VOA Q&A With Uighur Scholar Ilham Tohti

China began the trial this week of ethnic Uighur scholar and economist Ilham Tohti who is facing separatism charges. The following is an interview with VOA from October 30, 2013, just days after an attack on Tiananmen Square.


Q: What has happened over the past year [2013] in Xinjiang, has the situation there worsened again?


A: “What happened this year [in 2013] in Xinjiang is not a problem between Uighurs and Han, it’s a problem between Uighurs and the government. Many Uighurs have also died and many details are still unknown, but to call anything that happens in Xinjiang a terrorist attack is unfair. Such attacks not only need to be officially confirmed, but to be proved by evidence and facts. We need evidence and corroboration by independent media, this is very important.”


Q: What is causing these conflicts between Uighurs and the government?


A: “Over the last few years social incidents, including incidents between Uighurs and Han, have been rising in provinces throughout China. Incidents in Xinjiang are in no way different from incidents that happen in other parts of the country. Of course, among Uighurs that have recrimination there are also people who raise ethnic problems, they are disappointed with policies on language, religion and culture or with the structure of power. The only difference with the rest of China is that in Xinjiang the is issues of ethnic and religious nature. Of course Xinjiang has a long term demand for autonomy and independence. But I cannot assure what incident is connected with autonomy or independent movements. Because the government and official media don’t have any evidence when they make these assumptions. People who live in Xinjiang often have a different version of the facts. But until now we only have the government version for these clashes and violence. I cannot rule out that an increasing number of Uighurs in Xinjiang will resort to violent actions to express their frustration and discontent. But it’s totally wrong to link all these Uighur actions to terrorism.”

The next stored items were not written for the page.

## src/rtl/restoring_divider_module.sv

```systemverilog
// Sequential restoring divider: one quotient bit per clock via add-of-inverted-divisor trial subtraction.
// Optional macro DIVIDER_SIGNED_EN: two's-complement operands with an extra sign fix-up cycle.
module restoring_divider_module #(
    parameter int width = 4
) (
    input  logic             clk,
    input  logic             rst,
    input  logic             start,
    input  logic [width-1:0] dividend,
    input  logic [width-1:0] divisor,
    output logic [width-1:0] quotient,
    output logic [width-1:0] remainder,
    output logic             busy,
    output logic             done,
    output logic             dz
);
    localparam int CW = $clog2(width + 1);

    typedef enum logic [1:0] {
        IDLE = 2'd0,
        RUN  = 2'd1,
        FIX  = 2'd2,
        FIN  = 2'd3
    } state_t;

    state_t           state_r;
    logic [CW-1:0]    count_r;
    logic [width:0]   r_r;
    logic [width-1:0] q_r;
    logic [width-1:0] d_r;
    logic [width-1:0] dvd_r;
    logic [width-1:0] quotient_r;
    logic [width-1:0] remainder_r;
    logic             busy_r;
    logic             done_r;
    logic             dz_r;

    logic [width:0]   r_shift_s;
    logic [width+1:0] sum_s;
    logic             carry_s;
    logic [width:0]   r_next_s;
    logic [width-1:0] q_next_s;
    logic             unused_s;

`ifdef DIVIDER_SIGNED_EN
    logic             neg_q_r;
    logic             neg_r_r;

    function automatic logic [width-1:0] mag(input logic [width-1:0] v);
        if (v[width-1]) begin
            mag = ~v + {{(width-1){1'b0}}, 1'b1};
        end else begin
            mag = v;
        end
    endfunction

    function automatic logic [width-1:0] neg_if(input logic n, input logic [width-1:0] v);
        if (n) begin
            neg_if = ~v + {{(width-1){1'b0}}, 1'b1};
        end else begin
            neg_if = v;
        end
    endfunction
`endif

    // Partial remainder stays below the divisor, so its top bit never carries information
    assign unused_s = r_r[width];

    // Trial subtraction: carry-out of R_shifted + ~{0,D} + 1 is set when R_shifted >= D
    always_comb begin
        r_shift_s = {r_r[width-1:0], q_r[width-1]};
        sum_s     = {1'b0, r_shift_s} + {1'b0, ~{1'b0, d_r}} + {{(width+1){1'b0}}, 1'b1};
        carry_s   = sum_s[width+1];
        q_next_s  = {q_r[width-2:0], carry_s};
        if (carry_s) begin
            r_next_s = sum_s[width:0];
        end else begin
            r_next_s = r_shift_s;
        end
    end

    // Control FSM, datapath registers and registered results
    always_ff @(posedge clk) begin
        if (rst) begin
            state_r     <= IDLE;
            count_r     <= {CW{1'b0}};
            r_r         <= {(width+1){1'b0}};
            q_r         <= {width{1'b0}};
            d_r         <= {width{1'b0}};
            dvd_r       <= {width{1'b0}};
            quotient_r  <= {width{1'b0}};
            remainder_r <= {width{1'b0}};
            busy_r      <= 1'b0;
            done_r      <= 1'b0;
            dz_r        <= 1'b0;
`ifdef DIVIDER_SIGNED_EN
            neg_q_r     <= 1'b0;
            neg_r_r     <= 1'b0;
`endif
        end else begin
            done_r <= 1'b0;
            case (state_r)
                IDLE, FIN: begin
                    if (start) begin
                        r_r     <= {(width+1){1'b0}};
                        dvd_r   <= dividend;
                        count_r <= CW'(width);
                        busy_r  <= 1'b1;
                        state_r <= RUN;
`ifdef DIVIDER_SIGNED_EN
                        q_r     <= mag(dividend);
                        d_r     <= mag(divisor);
                        neg_q_r <= dividend[width-1] ^ divisor[width-1];
                        neg_r_r <= dividend[width-1];
`else
                        q_r     <= dividend;
                        d_r     <= divisor;
`endif
                    end else begin
                        state_r <= IDLE;
                    end
                end
                RUN: begin
                    if (d_r == {width{1'b0}}) begin
                        quotient_r  <= {width{1'b1}};
                        remainder_r <= dvd_r;
                        dz_r        <= 1'b1;
                        busy_r      <= 1'b0;
                        done_r      <= 1'b1;
                        state_r     <= FIN;
                    end else begin
                        r_r     <= r_next_s;
                        q_r     <= q_next_s;
                        count_r <= count_r - CW'(1);
                        if (count_r == CW'(1)) begin
`ifdef DIVIDER_SIGNED_EN
                            state_r     <= FIX;
`else
                            quotient_r  <= q_next_s;
                            remainder_r <= r_next_s[width-1:0];
                            dz_r        <= 1'b0;
                            busy_r      <= 1'b0;
                            done_r      <= 1'b1;
                            state_r     <= FIN;
`endif
                        end else begin
                            state_r <= RUN;
                        end
                    end
                end
                FIX: begin
`ifdef DIVIDER_SIGNED_EN
                    // Most-negative / -1 wraps naturally: magnitude 2^(w-1) negates to itself
                    quotient_r  <= neg_if(neg_q_r, q_r);
                    remainder_r <= neg_if(neg_r_r, r_r[width-1:0]);
                    dz_r        <= 1'b0;
                    busy_r      <= 1'b0;
                    done_r      <= 1'b1;
                    state_r     <= FIN;
`else
                    busy_r      <= 1'b0;
                    state_r     <= IDLE;
`endif
                end
                default: begin
                    busy_r  <= 1'b0;
                    state_r <= IDLE;
                end
            endcase
        end
    end

    assign quotient  = quotient_r;
    assign remainder = remainder_r;
    assign busy      = busy_r;
    assign done      = done_r;
    assign dz        = dz_r;

endmodule

```

## config.mk

```make
export PLATFORM = sky130hd
export DESIGN_NAME = restoring_divider_module
export DESIGN_NICKNAME = d
export VERILOG_FILES = /design/src/rtl/restoring_divider_module.sv
export SDC_FILE = /design/constraint.sdc
export NUM_CORES = 1
export LEC_CHECK = 0
export CORE_AREA = 2 2 67 69
export CTS_CLUSTER_DIAMETER = 80
export DETAILED_ROUTE_END_ITERATION = 8
export DIE_AREA = 0 0 69 71
export PLACE_DENSITY_LB_ADDON = 0.2
export SLEW_MARGIN = 0
export SYNTH_ARGS = -nofsm -noshare
export SYNTH_HDL_FRONTEND = slang
export SYNTH_SLANG_ARGS = --single-unit
```

## constraint.sdc

```tcl
create_clock -name clk -period 2.1 [get_ports clk]
set_input_delay 0.42 -clock clk [delete_from_list [all_inputs] [get_ports clk]]
set_output_delay 0.42 -clock clk [all_outputs]
set_load 0.05 [all_outputs]
```

### After elaboration in Yosys (flattened, before gate mapping)

Cells that the tools add are included.

* add/subtract/negate cells: 3
* equality and inequality tests: 7
* muxes and demuxes: 25
* bitwise gates (word level): 2
* reductions and logical operators: 10

Operator list (count)
* 4-bit two-way mux: 9
* 4-bit case mux with 2 select lines: 2
* 1-bit two-way mux: 7
* 5-bit by 5-bit adder with 6-bit output: 1
* 6-bit by 1-bit adder with 6-bit output (second input constant): 1
* 3-bit two-way mux: 2
* 2-bit case mux with 3 select lines: 1
* 3-bit case mux with 2 select lines: 1
* 2-bit AND reduction: 3
* 4-bit inverter with 5-bit output: 1
* 2-bit == test (second input constant): 2
* 4-bit logical NOT: 1
* 2-bit two-way mux: 2
* 2-bit != test (second input constant): 2
* 2-bit nonzero test: 2
* 2-bit OR reduction: 2
* 3-bit by 1-bit == test with 1-bit output (second input constant): 1
* 3-bit != test (second input constant): 1
* 1-bit case mux with 3 select lines: 1
* 3-bit AND reduction: 1
* 3-bit by 1-bit subtractor with 3-bit output (second input constant): 1
* 2-bit by 1-bit == test with 1-bit output (second input constant): 1
* 2-bit logical NOT: 1
* 1-bit inverter: 1

* register bits after elaboration: 32
* bits of input ports: 11
* output and inout bits: 11
* word-level logic and storage cells: 58

### Depth between registers and ports, before layout

* depth in word-level cells: 6
* depth in mapped cells: 8
* depth with buffers taken out: 8

### Worst setup path after synthesis

OpenSTA, ideal clock, no wires.

* kind: register to register
* start point: register d_r[2]
* end point: register r_r[2]
* setup time: 117 ps
* arrival time: 1684 ps
* data required time: 1983 ps
* slack: 299 ps
* stages on the path, launching flop included: 7
* buffers on the path: 0
* clock period less this slack: 1801 ps
* path through: dfxtp_1 inv_1 ha_1 o21ai_0 a21oi_1 or3_1 a32o_1

* word-level cells in the longest chain between the ends: 6
* elaborated cells between the ends (all ways): 9
* those cells by class: 2 x add/sub; 1 x eq/ne; 3 x mux; 1 x bitwise; 2 x reduce/logical

Ends and longest elaborated chain
* start: declaration: line 30 `logic [width-1:0] d_r;`
* start signal: assignment: line 89 `d_r <= {width{1'b0}};`
* start signal: assignment: line 117 `d_r <= divisor;`
* 4-bit inverter with 5-bit output: line 72 `sum_s = {1'b0, r_shift_s} + {1'b0, ~{1'b0, d_r}} + {{(width+1){1'b0}}, 1'b1};`
* 5-bit by 5-bit adder with 6-bit output: line 72
* 6-bit by 1-bit adder with 6-bit output: line 72
* 4-bit two-way mux: line 75 `if (carry_s) begin`
* 4-bit two-way mux: line 124 `if (d_r == {width{1'b0}}) begin`
* 4-bit case mux with 2 select lines: line 102 `case (state_r)`
* end signal: assignment: line 87 `r_r <= {(width+1){1'b0}};`
* end signal: assignment: line 105 `r_r <= {(width+1){1'b0}};`
* end signal: assignment: line 132 `r_r <= r_next_s;`
* end: declaration: line 28 `logic [width:0] r_r;`

Several ways; a longest one is shown, not always the timed one. The select of a mux whose other input is x is not followed.
A chain may end at the register's enable or synchronous reset.

### Final worst setup path

* start point: register d_r[0]
* end point: register r_r[1]

The elaborated chain is that of the path after synthesis.

==> flow_results.org <==
** Logic synthesis
- Number of standard cells after synthesis :: 186
- Top cell types by occurrence after synthesis :: sky130_fd_sc_hd__dfxtp_1, sky130_fd_sc_hd__nand2_1, sky130_fd_sc_hd__nor2_1
- For this run, the register share of the synthesized area comes to 39.0%.
- Asr flop ratio synth :: 0%
- Cell type contributing the most total cell area after synthesis :: sky130_fd_sc_hd__dfxtp_1
- Main flop type after synthesis :: sky130_fd_sc_hd__dfxtp_1
- The cell area that synthesis handed to floorplanning was 1640 sq um.
- The number of nets handed over by synthesis was 206.
- After synthesis, the largest area contributor takes up 39.0% of total cell area.
- During synthesis, Yosys emitted a total of 0 warnings.
- Mean cell area of the mapped netlist :: 8.83 sq um
- By instance count, the leading cell after synthesis is sky130_fd_sc_hd__dfxtp_1.
- Top cells by area, synth :: sky130_fd_sc_hd__dfxtp_1, sky130_fd_sc_hd__ha_1, sky130_fd_sc_hd__nand2_1
- Number of library cell types mapped by synthesis :: 51
- Count of flip-flops with a built-in enable after synthesis :: 0
- The synthesized design contains 32 register bits.

** Worst hold path
- Hold Crit Class :: flip-flop to flip-flop
- Number of cells on the worst hold path :: 2

** Finish
- The layout has 411 filler cells.
- N_diodes :: 0
- Combined flip-flop and latch cell area :: 642 sq um
- Layout area overhead :: 24.7%
- The net count of the finished layout is 236.
- The post-route netlist has 15.2% of its cells at a drive strength greater than 1.
- Area of the multi-input gates :: 911 sq um

** Power and ir drop
- PnR Total Power :: 1.63 mW
- VDD IR-drop max :: 0.000398 V
- Total power per unit cell area :: 798 nW/um^2
- The analysis attributes to cell leakage a power of 0.787 nW.

** Critical path
- Together, buffers and inverters on the worst path number 1.
- Measured in cells, the most critical reg-to-reg path has a length of 6.
- Worst Setup Start Kind :: flip-flop
- Crit path cell chain :: ha_1, inv_1, fa_1, a21boi_0, a311oi_1, o32ai_1
- Required time of the worst setup path :: 2.27 ns
- In this run the number of cells on the critical path is 6.
- STA classifies the critical path endpoint as a flip-flop.
- Of all nets on the critical path, the largest fanout is 5.
- By startpoint and endpoint, the worst setup path is classified as flip-flop to flip-flop.
- Arrival time worst endpoint :: 2.10 ns
- In this design, the stage delay of the slowest critical-path cell is 0.45 ns.
- The cell family contributing the most delay on the critical path is compound AO/OA/AOI/OAI gates.
- Crit-path slowest cell :: sky130_fd_sc_hd__dfxtp_1

** Timing
- The number of endpoints with negative hold slack in the final report is 0.
- Unrepaired setup endpoints after global routing :: no
- Timing would allow up to 518 MHz.
- Worst clock skew :: 0.00343 ns
- Fraction of the cycle the final worst path needs :: 91.9%
- In the final timing run, aggregate negative setup slack is 0 ns.
- Headroom to the max-slew limit came out at 66.6%.
- Transition time at the pin with the least slew margin :: 0.500 ns
- The count of pins over their slew limit is 0.
- On the final layout, the worst hold slack is 0.459 ns.
- Setup violations remaining at the end of the flow were counted as 0.
- The clock period could shrink to 1.93 ns.

** Die
- Die X :: 69 um
- Initial core utilization :: 39.1%
- In this run the count of I/O pins placed on the die edge is 22.
- In this run the vertical extent of the chip is 71 um.
- The floorplan has 24 rows.
- The total area inside the core boundary comes to 4200 sq um.
- The die covers 4900 sq um.

** Global routing
- The number of antenna violations at the first check in global routing is 0.
- Combined global-route utilization of all metal layers :: 18.1%
- After global routing the overflow that remains totals 0.
- The first global-routing pass estimated 6.98 mm of wire.
- The number of global-route vias before repair is 1481.
- Entering global routing, the biggest net connects 18 pins.

** Clocking
- Maximum number of buffers from clock root to sink :: 2
- Count of buffers added by post-CTS timing repair for setup :: 0
- Clock latency at the later pin of the worst-skew pair :: 0.29 ns
- CTS clock-pin slew for the worst setup and hold paths :: 0.07 ns
- The number of clock buffers added by TritonCTS is 5.
- TritonCTS built the clock tree.
- The number of gates resized after CTS was 0.
- Number of buffers inserted for hold repair after clock tree synthesis :: 0
- For this design, the sink count on the clock tree is 32.
- H-tree lvl count :: 2
- Clk root buf :: sky130_fd_sc_hd__clkbuf_8

** Drt
- Antenna viol nets, final :: 0
- Summed over all layers, the routed wires come to 4.16 mm.
- Ratio of routed vias to standard cells :: 5.46
- DRC violation count after routing :: 0
- Mean routed wirelength per cell :: 15.5 um
- First DRT Iteration DRCs :: 66
- Total vias in the final route :: 1470
- Count of TritonRoute iterations in the first routing pass :: 4

** Job
- Across the run, the number of max-cap violations was 0.

** Placed design
- The count of buffers added on input and output ports is 21.
- The HPWL after detailed placement is 3.17 mm.
- GPL Wtd Cong :: 0.803

** Outcome
- Outcome :: completed
## cell families (layout without fill, tap and decap cells)
family,Yosys count,count (layout),share of synthesized area [%]
XOR/XNOR,1,1,0.533
multiplexers,4,4,2.44
buffers and inverters,21,52,5.56
adder cells (fa/ha/maj),9,9,7.31
flip-flops,32,32,39.0
AO/OA/AOI/OAI,53,53,24.4
AND/OR/NAND/NOR,66,66,20.7
## flip-flops by register name, summed over array words and instances, names as in the netlist
signal     count
q_r            4
d_r            4
quotient       4
r_r            4
state_r        2
dz             1
count_r        3
done           1
remainder      4
dvd_r          4
busy           1
## layout make-up
| cell class | instances | area share, % |
|---|---|---|
| repair buffers | 32 | 14.3 |
| clock inverters | 2 | 0.489 |
| flip-flops and latches | 32 | 31.3 |
| inverters | 12 | 2.20 |
| clock buffers | 6 | 4.03 |
| well taps | 52 | 3.18 |
| multi-input cells | 133 | 44.5 |
## report_power, final
group	total, mW	internal, mW	switching [mW]
sequential	0.695	0.657	0.0383
combinational	0.440	0.176	0.263
clock	0.499	0.261	0.238
## worst register-to-register path, stage by stage (launching register included)
cell	delay (ns)
sky130_fd_sc_hd__dfxtp_1	0.45
sky130_fd_sc_hd__ha_1	0.21
sky130_fd_sc_hd__inv_1	0.05
sky130_fd_sc_hd__fa_1	0.45
sky130_fd_sc_hd__a21boi_0	0.15
sky130_fd_sc_hd__a311oi_1	0.39
sky130_fd_sc_hd__o32ai_1	0.12
## per-layer routing
layer | vias to the layer above | GRT usage, % | part of all wire, %
met5 | - | 0 | 0
met4 | 0 | 7.84 | 2.5
met3 | 11 | 3.56 | 4.3
met2 | 36 | 30.2 | 48
met1 | 694 | 22.8 | 46
li1 | 729 | - | -
## path summary, 6_finish.rpt
path	start	to	slack, ns
worst max register to register	d_r[0]	r_r[1]	0.17
worst min register to register	dvd_r[1]	dvd_r[1]	0.46
worst min-delay path	dvd_r[1]	dvd_r[1]	0.46
worst max-delay path	d_r[0]	r_r[1]	0.17
## placed cells by master (no fill, tap or decap), types with 2 or more instances in the layout
cell                              synthesis  routed
sky130_fd_sc_hd__nand2_1                 23      23
sky130_fd_sc_hd__a31oi_1                  4       4
sky130_fd_sc_hd__dfxtp_1                 32      31
sky130_fd_sc_hd__buf_4                    0      11
sky130_fd_sc_hd__nand3_1                  4       4
sky130_fd_sc_hd__a21o_1                   3       3
sky130_fd_sc_hd__and4b_1                  2       2
sky130_fd_sc_hd__a311oi_1                 2       2
sky130_fd_sc_hd__a21oi_1                 13      13
sky130_fd_sc_hd__nor2_1                  19      19
sky130_fd_sc_hd__ha_1                     8       8
sky130_fd_sc_hd__clkdlybuf4s50_1          0      21
sky130_fd_sc_hd__o21ai_1                  4       4
sky130_fd_sc_hd__nor2b_1                  2       2
sky130_fd_sc_hd__mux2i_1                  4       4
sky130_fd_sc_hd__inv_1                   12      12
sky130_fd_sc_hd__o21ai_0                  4       4
sky130_fd_sc_hd__o22ai_1                  3       3
sky130_fd_sc_hd__clkinv_2                 0       2
sky130_fd_sc_hd__nor3b_1                  2       2
sky130_fd_sc_hd__o32ai_1                  2       2
sky130_fd_sc_hd__clkbuf_8                 0       6
sky130_fd_sc_hd__or3_1                    2       2
sky130_fd_sc_hd__a211oi_2                 4       4
sky130_fd_sc_hd__and4_1                   2       2
## metrics by stage
step / cell area [sq um] / std cells / worst slack [ns] / utilization (%)
after global placement: 1950 / 261 / 0.203 / 46.5
after detailed placement: 1950 / 261 / 0.152 / 46.5
after global routing: 2050 / 269 / 0.0567 / 48.7
after CTS: 2050 / 269 / 0.141 / 48.7
after floorplan: 1640 / 186 / 0.299 / -
final: 2050 / 269 / 0.170 / 48.7
No activity file was read; power rests on OpenSTA's default activity.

Q: Since you came to the capital to work how has the situation for Uighurs in Beijing changed?

A: “It’s never been easy for us Uighurs in China, suspicions about Uighurs frequently circulate especially at key moments and each time the suspicions turn out to be false. In 2008 it was said that Uighurs were coming to Beijing to carry out attacks and in the end nothing happened. Ever since I’ve come to Beijing, every time there is a big political meeting or big event there has always been some rumors circulating, comments that Uighurs were going to use toothpicks to stab people or infect people with AIDS. There have also been claims that Uighurs would blow up a metro station, but it never happened. I don’t know it it’s because there is someone who wants to use these unclear incidents or rumors to raise suspicions and frame things or to divert attention away from other issues.”